Hybrid Tri-Modality NIRF-OCT-IVUS Imaging
In 2017, Li et al. [39] designed a tri-modal catheter using IVUS, OCT, and NIRF technologies. The tri-modal catheter diameter of the probe is 1.0 mm (3.9 Fr), small enough to fit in 5 Fr guide, but likely too large for routine clinical use in its present form. The system is able to obtain all three IVUS, OCT, and NIRF imaging simultaneously. The group conducted phantom and ex vivo experiments using pig and rabbit arteries. This integrated tri-modal system has a great potential to identify vulnerable plaques through NIRF molecular imaging and provide the joint advantages of OCT and IVUS in a single system.
Applications of NIRF Molecular Imaging to Detect High-Risk Plaques
NIRF Molecular Imaging of Inflammatory Protease Activity
Inflammatory proteases, secreted by macrophages or activated smooth muscle cells, promote atheroma progression and plaque rupture. Two widely studied classes of proteases are cathepsins and matrix metalloproteinases (MMP). Cysteine cathepsins are a group of proteases that are mainly found in lysosomes. There are 11 human cysteine cathepsins (B, C, F, H, K, L, O, S, V, X, and W) that vary in their distribution and specific function [40]. In atherosclerosis, the elastolytic and collagenolytic activity of cysteine cathepsins especially S, K, B, L, and F have been linked to extracellular matrix degradation and hence, both positive and negative remodeling.

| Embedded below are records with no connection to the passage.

$ cat src/rtl/serial_mode_pkg.sv
// Constants, field layout and carrier structs for the serial port mode block.
// Assumes one 100 MHz clock domain and an AXI4-Lite master for software access.
package serial_mode_pkg;

   // Mode word: one bit per power-of-two mode code
   localparam int MODE_W      = 14;
   localparam int B_QUIET     = 0;   // code 1
   localparam int B_COMPUTER  = 1;   // code 2
   localparam int B_PW_GATE   = 2;   // code 4
   localparam int B_HW_HS     = 3;   // code 8
   localparam int B_HESSEN    = 4;   // code 16
   localparam int B_MULTIDROP = 5;   // code 32
   localparam int B_MODEM     = 6;   // code 64
   localparam int B_FIXUP     = 7;   // code 128
   localparam int B_XON_OFF   = 8;   // code 256, set disables XON/XOFF
   localparam int B_QUEUE     = 9;   // code 512, set disables char queue
   localparam int B_RS485     = 10;  // code 1024, second port only
   localparam int B_E71       = 11;  // code 2048
   localparam int B_PROMPT    = 12;  // code 4096
   localparam int B_E81       = 13;  // code 8192
   localparam logic [MODE_W-1:0] MODE_RESET = 14'h0380;

   // Register map (byte addresses)
   localparam int ADDR_W = 8;
   localparam logic [ADDR_W-1:0] OFF_MODE_P1 = 8'h00;
   localparam logic [ADDR_W-1:0] OFF_MODE_P2 = 8'h04;
   localparam logic [ADDR_W-1:0] OFF_STATUS  = 8'h08;

   // Status register fields, four bits per port, then RS-485 state
   localparam int ST_PORT_W = 4;
   localparam int ST_RS485  = 8;

   // AXI responses
   localparam logic [1:0] RESP_OKAY   = 2'h0;
   localparam logic [1:0] RESP_SLVERR = 2'h2;

   // User side of one port, same clock as the block
   typedef struct packed {
      logic char_busy;    // A character is on the wire
      logic cmd_valid;    // A decoded command is offered
      logic cmd_help;     // That command is the help request
      logic pw_ok;        // Correct password seen, pulse
      logic logout;       // End of session, pulse
      logic modem_ack;    // Modem start-up string sent, pulse
      logic unsolicited;  // Port wants to send a warning
      logic requested;    // That warning was asked for
      logic rx_room;      // Receiver can take more characters
   } port_in_s;

   typedef struct packed {
      logic parity_en;
      logic seven_bits;
      logic echo_en;
      logic msg_en;
      logic cmd_accept;
      logic hessen;
      logic fixup_en;
      logic xon_xoff_en;
      logic queue_en;
      logic prompt_en;
      logic multidrop_en;
      logic rs485_en;
      logic tx_hold;
      logic rts_n;
      logic dtr_n;
      logic logged_in;
      logic modem_init_req;
   } port_out_s;

endpackage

It was shown that early human atherosclerotic lesions expressed cathepsins K and S [41], and deficiency in cathepsins K and S in a mouse model reduced atherosclerosis [42, 43]. ProSense/VM110 is one of the most widely investigated NIRF protease-activatable imaging agents in animal models. At baseline, ProSense/VM110 is optically silent. Once ProSense/VM110 circulates and localizes to the tissue of interest (in this case, plaques with cathepsin proteases), it is cleaved by cathepsins yielding highly fluorescent fragments [44]. ProSense activatable fluorophores are available in two forms: ProSense 680, activated by Cathepsin B, L, and S with emitted light of 700 nm, and ProSense 750/VM110, activated by Cathepsins B, L, S, K, V, and D with emitted light of 780 nm [44]. Another potential protease target for NIRF imaging is the class of metalloproteases (MMPs), which are linked to unstable/vulnerable atherosclerotic plaques [45].
Intravascular NIRF imaging has been able to detect plaque protease activity in a number of scenarios. An initial series of studies demonstrated the ability to image plaque inflammation at high resolution in vivo, using new NIRF catheter systems [18•, 31, 32••]. Thereafter, Calfon Press et al. [46•] demonstrated that everolimus-eluting stents, the most prevalent type of DES, can suppress plaque inflammation in vivo and reduce plaque macrophages, strengthening the potential of DES to serve as local therapy for vulnerable plaque. In a more recent application using serial NIRF-OCT and IVUS imaging, Osborn et al. [47] have demonstrated preliminarily that in rabbit atheroma, the presence of plaque inflammation independently predicts plaque progression. These preclinical studies on plaque inflammation using NIRF imaging will provide a framework for clinical studies once a NIRF catheter is approved by the FDA.
Oxidized Low-Density Lipoprotein
The presence of oxidized LDL (oxLDL) indicates oxidative stress, a high-risk plaque feature that localize within fibroatheroma lipid-rich core. LO1 is an auto-antibody that binds to copper-oxidized LDL in mice, rabbits, and humans [48]. By labeling the LO1 antibody with a NIRF dye AF750, Khamis et al. [49••] synthesized a NIRF agent called LO1-750 (excitation light of 750 nm). This enabled in vivo molecular imaging in mice using fluorescence molecular tomography (FMT), which is a non-intravascular NIRF imaging apparatus, combined with micro-computed tomography (CT). The group found increased accumulation of LO1-750 in the aorta and subclavian arteries of LDLr−/− mice when compared with the wild type (WT). When compared with MMPSense signal, LO1-750 showed higher NIRF signal ratio. Using ex vivo intravascular NIRF imaging, oxLDL was imaged in rabbit plaques [49••]. This is a step forward to be able image oxidative plaque stress in living subjects.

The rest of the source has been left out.